File: config.mk
export PLATFORM = sky130hd
export DESIGN_NAME = traffic_lights_cmd_master
export DESIGN_NICKNAME = d
export VERILOG_FILES = /design/src/rtl/traffic_lights_pkg.sv /design/src/rtl/traffic_lights_cmd_master.sv
export SDC_FILE = /design/constraint.sdc
export NUM_CORES = 1
export LEC_CHECK = 0
export ABC_AREA = 1
export CORE_MARGIN = 10
export CORE_UTILIZATION = 45
export DETAILED_ROUTE_END_ITERATION = 7
export GPL_ROUTABILITY_DRIVEN = 0
export PLACE_DENSITY = 0.82
export SETUP_SLACK_MARGIN = 0.4
export SYNTH_ARGS = -nofsm -noshare
export SYNTH_HDL_FRONTEND = slang
export SYNTH_SLANG_ARGS = --single-unit
File: constraint.sdc
create_clock -name clk_i -period 2.25 [get_ports clk_i]
set_input_delay 0.45 -clock clk_i [delete_from_list [all_inputs] [get_ports clk_i]]
set_output_delay 0.45 -clock clk_i [all_outputs]
set_load 0.1 [all_outputs]
File: src/rtl/traffic_lights_pkg.sv
// traffic_lights_pkg: command and request encodings shared by the traffic-light controller and its command master.
package traffic_lights_pkg;
    localparam int CMD_SIZE = 3;
    localparam int PERIOD_SIZE = 16;
    typedef enum logic [CMD_SIZE-1:0] {
        CMD_ON           = 3'd0,
        CMD_OFF          = 3'd1,
        CMD_NOTRANSITION = 3'd2,
        CMD_SET_GREEN    = 3'd3,
        CMD_SET_RED      = 3'd4,
        CMD_SET_YELLOW   = 3'd5
    } cmd_e;
    typedef enum logic [1:0] {OP_RECONFIG, OP_OFF, OP_ON, OP_RSVD} op_e;
    // Reconfigure walks steps 0..4 as NOTRANSITION, SET_GREEN, SET_RED, SET_YELLOW, ON.
    function automatic cmd_e seq_cmd(op_e op, logic [2:0] step);
        return (op == OP_OFF) ? CMD_OFF : (op == OP_ON || step == 3'd4) ? CMD_ON : cmd_e'(step + 3'd2);
    endfunction
endpackage

File: src/rtl/traffic_lights_cmd_master.sv
// traffic_lights_cmd_master: expands host requests into ordered, gap-spaced controller commands.
// Define SKIP_UNCHANGED_EN to drop SET_x commands whose period equals the last one issued.
module traffic_lights_cmd_master #(
    parameter int CMD_GAP = 1,
    parameter int PERIOD_SIZE = traffic_lights_pkg::PERIOD_SIZE,
    parameter int CMD_SIZE = traffic_lights_pkg::CMD_SIZE
) (
    input  logic                   clk_i,
    input  logic                   srst_i,
    input  logic                   req_valid_i,
    output logic                   req_ready_o,
    input  logic [1:0]             req_op_i,
    input  logic [PERIOD_SIZE-1:0] req_green_i,
    input  logic [PERIOD_SIZE-1:0] req_red_i,
    input  logic [PERIOD_SIZE-1:0] req_yellow_i,
    output logic [CMD_SIZE-1:0]    cmd_type_o,
    output logic                   cmd_valid_o,
    output logic [PERIOD_SIZE-1:0] cmd_data_o,
    output logic                   busy_o,
    output logic                   err_o
);
    import traffic_lights_pkg::*;
    typedef enum logic [1:0] {IDLE, ISSUE, GAP} state_e;
    localparam int GW = (CMD_GAP > 0) ? $clog2(CMD_GAP + 1) : 1;
    state_e state, state_n;
    logic [2:0] step, step_n, nxt_step;
    logic [GW-1:0] gap_cnt, gap_n;
    op_e op_q, op_sel;
    logic [PERIOD_SIZE-1:0] green_q, red_q, yellow_q, data_n;
    logic [3:1] skip;
    cmd_e cmd_n;
    logic accept, bad, last;

    assign req_ready_o = state == IDLE;
    assign busy_o = state != IDLE;
    assign accept = req_valid_i && req_ready_o;
    assign bad = req_op_i == 2'd3 ||
                 (req_op_i == 2'd0 && (req_green_i == '0 || req_red_i == '0 || req_yellow_i == '0));
    assign last = op_q != OP_RECONFIG || step == 3'd4;
    // The first command is registered at the accept edge, before op_q is loaded.
    assign op_sel = (state == IDLE) ? op_e'(req_op_i) : op_q;
    assign cmd_n = seq_cmd(op_sel, step_n);
    assign data_n = (cmd_n == CMD_SET_GREEN) ? green_q :
                    (cmd_n == CMD_SET_RED) ? red_q :
                    (cmd_n == CMD_SET_YELLOW) ? yellow_q : '0;

`ifdef SKIP_UNCHANGED_EN
    logic [PERIOD_SIZE-1:0] sh_green, sh_red, sh_yellow;
    logic [2:0] sh_vld;
    assign skip = {sh_vld[2] && sh_yellow == yellow_q, sh_vld[1] && sh_red == red_q, sh_vld[0] && sh_green == green_q};
    always_ff @(posedge clk_i) begin
        if (srst_i) begin
            sh_vld <= '0;
        end else if (state_n == ISSUE) begin
            if (cmd_n == CMD_SET_GREEN) begin
                sh_green <= green_q;
                sh_vld[0] <= 1'b1;
            end
            if (cmd_n == CMD_SET_RED) begin
                sh_red <= red_q;
                sh_vld[1] <= 1'b1;
            end
            if (cmd_n == CMD_SET_YELLOW) begin
                sh_yellow <= yellow_q;
                sh_vld[2] <= 1'b1;
            end
        end
    end
`else
    assign skip = '0;
`endif

    // Lowest unskipped SET step after the current one; ON (step 4) is never skipped.
    always_comb begin
        nxt_step = 3'd4;
        for (int i = 3; i >= 1; i--)
            if (i > int'(step) && !skip[i]) nxt_step = 3'(i);
    end

    always_comb begin
        state_n = state;
        step_n = step;
        gap_n = gap_cnt;
        case (state)
            IDLE: begin
                if (accept && !bad) begin
                    state_n = ISSUE;
                    step_n = '0;
                end
            end
            ISSUE: begin
                if (CMD_GAP > 0) begin
                    state_n = GAP;
                    gap_n = GW'(1);
                end else if (last) begin
                    state_n = IDLE;
                end else begin
                    step_n = nxt_step;
                end
            end
            GAP: begin
                if (gap_cnt == GW'(CMD_GAP)) begin
                    state_n = last ? IDLE : ISSUE;
                    step_n = last ? step : nxt_step;
                end else begin
                    gap_n = gap_cnt + 1'b1;
                end
            end
            default: state_n = IDLE;
        endcase
    end

    always_ff @(posedge clk_i) begin
        if (srst_i) begin
            state <= IDLE;
            step <= '0;
            gap_cnt <= '0;
            op_q <= OP_RECONFIG;
            green_q <= '0;
            red_q <= '0;
            yellow_q <= '0;
            cmd_valid_o <= 1'b0;
            cmd_type_o <= '0;
            cmd_data_o <= '0;
            err_o <= 1'b0;
        end else begin
            state <= state_n;
            step <= step_n;
            gap_cnt <= gap_n;
            err_o <= accept && bad;
            cmd_valid_o <= state_n == ISSUE;
            if (accept) begin
                op_q <= op_e'(req_op_i);
                green_q <= req_green_i;
                red_q <= req_red_i;
                yellow_q <= req_yellow_i;
            end
            if (state_n == ISSUE) begin
                cmd_type_o <= CMD_SIZE'(cmd_n);
                cmd_data_o <= data_n;
            end
        end
    end
endmodule
==> results.cfg, run 1 <==
[global_route]
grt_max_degree = 52
grt_usage_pct = 23.30
antenna_found_initial = 0
grt_pass1_vias = 4443
gr-total-overflow = 0
grt_pass1_wl_mm = 22.22

[synthesis]
yosysTopAreaCellShare_pct = 42.47
synth_area_um2 = 3630
syn_nets = 589
synth-seq-cells = 77
yosysTopAreaCell = dfxtp_1
avgSynthCellArea_um2 = 6.823
synthTopCellsByArea = dfxtp_1, nor2_1, nand2_1, nand4_1, o21ai_0
yosysUniqueCellTypes = 30
yosysWarningCount = 0
ys_seq_area_share_pct = 42.47
synthCells = 532

[worst_setup_path]
critPathTopFamily = simple AND/OR/NAND/NOR gates
critPathMaxFanout = 8
crit_top_cell = nand2_2
arrival_ns = 2.83
crit_chain = inv_1 > nand3_1 > nand2_2 > inv_2 > o21ai_1 > nand2_1 > a21oi_2 > nand2_2 > nand2_4 > inv_2 > nand2_2 > nand3_2 > nor2_4 > buf_12 > buf_12 > buf_16 > nand4_1 > nand3_1 > nand2_1 > inv_1
path_class = flop to flop
crit_slowest_cell = dfxtp_1
crit_required_ns = 2.57
cp-start-kind = flop
cpPeakStageDelay_ns = 0.34
rr_worst_depth = 20
end_kind = flop
critPathBufInv = 7
worstSetupPathDepth = 20

[cells_and_area]
final_cell_mix = nor2_1, buf_4, dfxtp_1
final_common_cell = nor2_1
fin_nets = 730
insertedDiodeCount = 0
syn_to_final_growth_pct = 54.29
drive_above_1_share_pct = 29.20
final_util_pct = 72.10

[placement]
place_worst_setup_slack_ns = -0.6045
place_hpwl_mm = 8.015
portBuffers = 75

[detailed_routing]
routed_via_density = 5.995
route.detailed.drc = 0
drtAntennaViolNets = 0
first_pass_iters = 7
wirelength_mm = 15.23
vias = 4676
initialDrtViolationCount = 634
wl_per_cell_um = 19.52

[timing]
final-setup-viol-count = 18
finalCritPeriodShare_pct = 111.8
holdWs_ns = 0.3882
slew_viol_final = 0
tightest_slew_ns = 0.5379
period_needed_ns = 2.515
hold_violations = 0
fmax_ghz = 0.3977
rsz0062_at_grt = true
setup-tns-final_ns = -3.656
relSlewSlack_pct = 64.14
fin_skew_ns = 0.01319
setup_slack_ns = -0.2646

[pwr]
switching_power_mw = 2.683
irDropWorstVdd_mv = 0.5327
power_frac_seq_pct = 30.1
power_frac_comb_pct = 53.0
total_power_mw = 5.817
power.internal_mw = 3.134
clockPowerShare_pct = 16.9
switching_share_pct = 46.12
power_density_nw_per_um2 = 1039
p_leak_nw = 2.565

[clock_tree]
clkTransAtPathRegs_ns = 0.09
cts_root_buf = clkbuf_8
cts_num_sinks = 77
cts_tree = done
insertion_delay_ns = 0.37
cts_buffers = 9
htree_num_levels = 3
clockBufferDepth = 2

[die]
ioPinCount = 76
die_area_um2 = 12060
rows = 32
dieWidth_um = 109.8
die_y_um = 109.8
core_um2 = 7767
start_util_pct = 46.73

[min_path]
hp-class = input port to flop
hold_path_depth = 3

[outcome]
violations = setup timing
status = finished, violations left

[run]
maxCapViolations = 0
==> flip-flops by register name (all words and copies together) (netlist names) <==
register	flops
err_o	1
gap_cnt	1
state	2
cmd_valid_o	1
op_q	2
cmd_type_o	3
cmd_data_o	16
red_q	16
green_q	16
step	3
yellow_q	16
==> through the flow <==
step                std cells  instance area [µm²]
global placement          723                 4771
global route              780                 5600
finish                    780                 5600
floorplan                 532                 3714
CTS                       776                 5518
detailed placement        723                 4771
==> layout make-up <==
cell class,count,area (µm²)
Clock buffer,11,141.4
Clock inverter,5,35.03
Fill cell,525,2167
Inverter,42,175.2
Multi-Input combinational cell,383,1974
Sequential cell,77,1549
Tap cell,102,127.6
Timing Repair Buffer,157,1567
Timing Repair inverter,3,31.28
==> worst register-to-register path: cells and delay by family (launching register included) <==
family                 cells  cell delay (ns)
and+or+nand+nor           11             1.14
AOI/OAI and AO/OA          2             0.35
DFF                        1             0.34
buffers and inverters      7             0.64
==> path summary, 6_finish.rpt <==
| check | slack, ns | endpoint | startpoint |
|---|---|---|---|
| worst max register to register | -0.26 | cmd_data_o[1] | step[0] |
| worst max-delay path | -0.26 | cmd_data_o[1] | step[0] |
| worst min-delay path | 0.39 | green_q[1] | req_green_i[1] |
| worst min register to register | 0.47 | gap_cnt | gap_cnt |
==> cell families after synthesis <==
| kind of cell | Yosys count | synth area share (%) |
|---|---|---|
| buffers and inverters | 72 | 8.790 |
| and+or+nand+nor | 291 | 34.82 |
| AOI/OAI and AO/OA | 88 | 12.55 |
| adders and majority gates | 4 | 1.379 |
| DFF | 77 | 42.47 |
==> Yosys cell counts, drive strengths merged <==
cell type and n:
nor2 168, dfxtp 77, nand2 63, o21ai 58
inv 39, nand4 34, a21oi 25, nand3 24
clkbuf 16, buf 13, ha 4, clkinv 3
o211ai 2, a31oi 1, dlygate4sd3 1, nor3 1
o21a 1, o21bai 1, or2 1
==> what timing repair did <==
item,4_1_cts,5_1_grt
pin swaps,25,3
hold buffers,0,0
resized for setup,124,24
setup endpoints to repair,22,23
buffers inserted,27,3
gates cloned,10,1
==> routing by layer <==
layer	up-vias	wire [µm]	part of all wire [%]	global-route usage (%)
li1	2021	-	-	-
met1	2068	5274	35	26.15
met2	426	6768	44	37.81
met3	161	1868	12	6.261
met4	0	1317	8.6	15.99
met5	-	0	0	0
==> power by group through the flow <==
stage | registers, mW | clock network (mW) | logic (mW)
after floorplan | 2.30 | 0 | 1.07
after global placement | 1.74 | 0 | 2.21
after detailed placement | 1.75 | 0 | 2.26
after CTS | 1.72 | 0.959 | 2.82
after global routing | 1.76 | 1.02 | 3.21
final | 1.75 | 0.986 | 3.08
Power figures use the tool's default switching activity.
==> run 2, diff against run 1 <==
--- a/config.mk
+++ b/config.mk
@@ -12,6 +12,7 @@
 export GPL_ROUTABILITY_DRIVEN = 0
 export PLACE_DENSITY = 0.82
 export SETUP_SLACK_MARGIN = 0.4
+export SLEW_MARGIN = 0
 export SYNTH_ARGS = -nofsm -noshare
 export SYNTH_HDL_FRONTEND = slang
 export SYNTH_SLANG_ARGS = --single-unit
==> results of run 2 <==
No change in the layout: final DEF, timing and power equal those of run 1.
==> run 3, diff against run 2 <==
--- a/config.mk
+++ b/config.mk
@@ -6,6 +6,7 @@
 export NUM_CORES = 1
 export LEC_CHECK = 0
 export ABC_AREA = 1
+export CORE_ASPECT_RATIO = 2
 export CORE_MARGIN = 10
 export CORE_UTILIZATION = 45
 export DETAILED_ROUTE_END_ITERATION = 7
==> run 3 against run 2 <==
  * The run still ends with setup timing left
  * Final area fell by 4.2%
  * Combinational power fell by 10%
  * Fmax rose by 8.2%
  * Utilization fell by 4.1 points
  * Sequential cell count did not move
  * Clock power rose by 31%
  * Setup slack improved by 0.19 ns
  * Clock-buffer cell count rose by 2
  * Global-route usage fell by 2.5 points
  * Sequential power barely moved
  * Hold slack got worse by 0.021 ns
  * Non-clock buffer count fell by 11
==> results.cfg, run 3 (synthesis gave the netlist of run 1 again) <==
[run]
maxCapViolations = 0

[outcome]
violations = setup timing
status = finished, violations left

[detailed_routing]
top_layer_used = met4
route.detailed.drc = 0
wl_met3_mm = 1.055
drtAntennaViolNets = 0
vias = 4336
first_pass_iters = 5
wl_met1_mm = 4.522
initialDrtViolationCount = 416
routed_via_density = 5.713
wl_per_cell_um = 18.22
wl_met2_mm = 7.151
wirelength_mm = 13.83

[min_path]
hold_path_depth = 3
hold_start = req_red_i[4]
holdPathEnd = red_q[4]
hp-class = input port to flop

[worst_setup_path]
end_kind = flop
crit_top_cell = inv_1
critPathTopFamily = buffers and inverters
rr_worst_depth = 17
r2r_slack_ns = -0.07
cp-start-kind = flop
r2r_start = state[1]
path_class = flop to flop
r2r-end = cmd_data_o[4]
crit_slowest_cell = dfxtp_4
critPathBufInv = 8
crit_required_ns = 2.54
crit_chain = inv_4 > ha_4 > buf_6 > nand2_1 > o21ai_1 > inv_1 > nor2_4 > buf_4 > inv_1 > nand2_2 > nor2_4 > buf_6 > buf_16 > nand4_1 > nand3_2 > nand2_1 > inv_1
critPathMaxFanout = 16
arrival_ns = 2.61
cpPeakStageDelay_ns = 0.38
startpoint = state[1]

[timing]
final-setup-viol-count = 5
finalCritPeriodShare_pct = 103.3
rsz0062_at_grt = true
relSlewSlack_pct = 66.99
setup_slack_ns = -0.07322
holdWs_ns = 0.3674
period_needed_ns = 2.323
slew_viol_final = 0
setup-tns-final_ns = -0.1540
hold_violations = 0
fmax_ghz = 0.4304
tightest_slew_ns = 0.4951
fin_skew_ns = 0.006727

[cells_and_area]
fin_area_um2 = 5365
final_cell_mix = nor2_1, buf_4, dfxtp_1
insertedDiodeCount = 0
fin_nets = 716
drive_above_1_share_pct = 34.84
final_util_pct = 68.04
final_common_cell = nor2_1
instances_no_fill = 759
syn_to_final_growth_pct = 47.81

[pwr]
power_density_nw_per_um2 = 1089
p_leak_nw = 2.466
irDropWorstVdd_mv = 0.5464
total_power_mw = 5.840

[clock_tree]
htree_num_levels = 3
insertion_delay_ns = 0.34
cts_root_buf = clkbuf_16
clockBufferDepth = 2
cts_num_sinks = 77
cts_tree = done
postCtsHoldBufs = 0
cts_buffers = 9
clkTransAtPathRegs_ns = 0.06

[global_route]
grt_pass1_wl_mm = 20.78
grt_usage_pct = 20.80
grt_pass1_vias = 4220
antenna_found_initial = 0
gr-total-overflow = 0
grt_max_degree = 52

[die]
ioPinCount = 76
dieWidth_um = 83.51
core_um2 = 7885
start_util_pct = 46.03
die_y_um = 147.0
rows = 46
die_area_um2 = 12280

[placement]
place_hpwl_mm = 8.554
post_dp_cell_area_um2 = 4731
dp_cells = 716
place_worst_setup_slack_ns = -0.6497
portBuffers = 75
==> run 3: timing repair <==
item,4_1_cts,5_1_grt
pin swaps,55,17
gates cloned,4,0
setup buffers,13,11
endpoints found under the setup margin,24,20
resized for setup,219,35
==> run 3: how the worst max path moves through the flow <==
stage / end / cells after the start
finish: cmd_data_o[4] / 17
global route: cmd_data_o[4] / 17
CTS: cmd_data_o[0] / 17
detailed placement: cmd_data_o[14] / 20
global placement: cmd_data_o[14] / 20
floorplan: cmd_data_o[12] / 15
==> run 3: tightest hold or removal path: cells and delay by family <==
kind | cells | cell delay, ns
AOI/OAI and AO/OA | 1 | 0.06
buffers and inverters | 1 | 0.09
and+or+nand+nor | 1 | 0.07
==> run 3: power by group <==
part	total (mW)	switching (mW)	internal (mW)
clock network	1.29	0.524	0.767
logic	2.77	1.84	0.936
registers	1.77	0.187	1.59
==> run 3: metal layers <==
layer / GRT usage, % / up-vias
met5: 0 / -
met4: 14.81 / 0
met3: 4.097 / 87
met2: 37.54 / 277
met1: 20.46 / 1982
li1: - / 1990
==> run 3: layout make-up <==
class | count | area (µm²)
clock buffer | 13 | 250.2
clock inverter | 2 | 10.01
fill | 599 | 2520
inverter | 42 | 177.7
multi-input combinational | 383 | 2033
sequential | 77 | 1555
tap | 96 | 120.1
timing repair buffer | 146 | 1219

:: Problem statement ::
When the string "registers" occurs in a line of the material, that line belongs in the answer.

:: Task output ::
stage | registers, mW | clock network (mW) | logic (mW)
registers	1.77	0.187	1.59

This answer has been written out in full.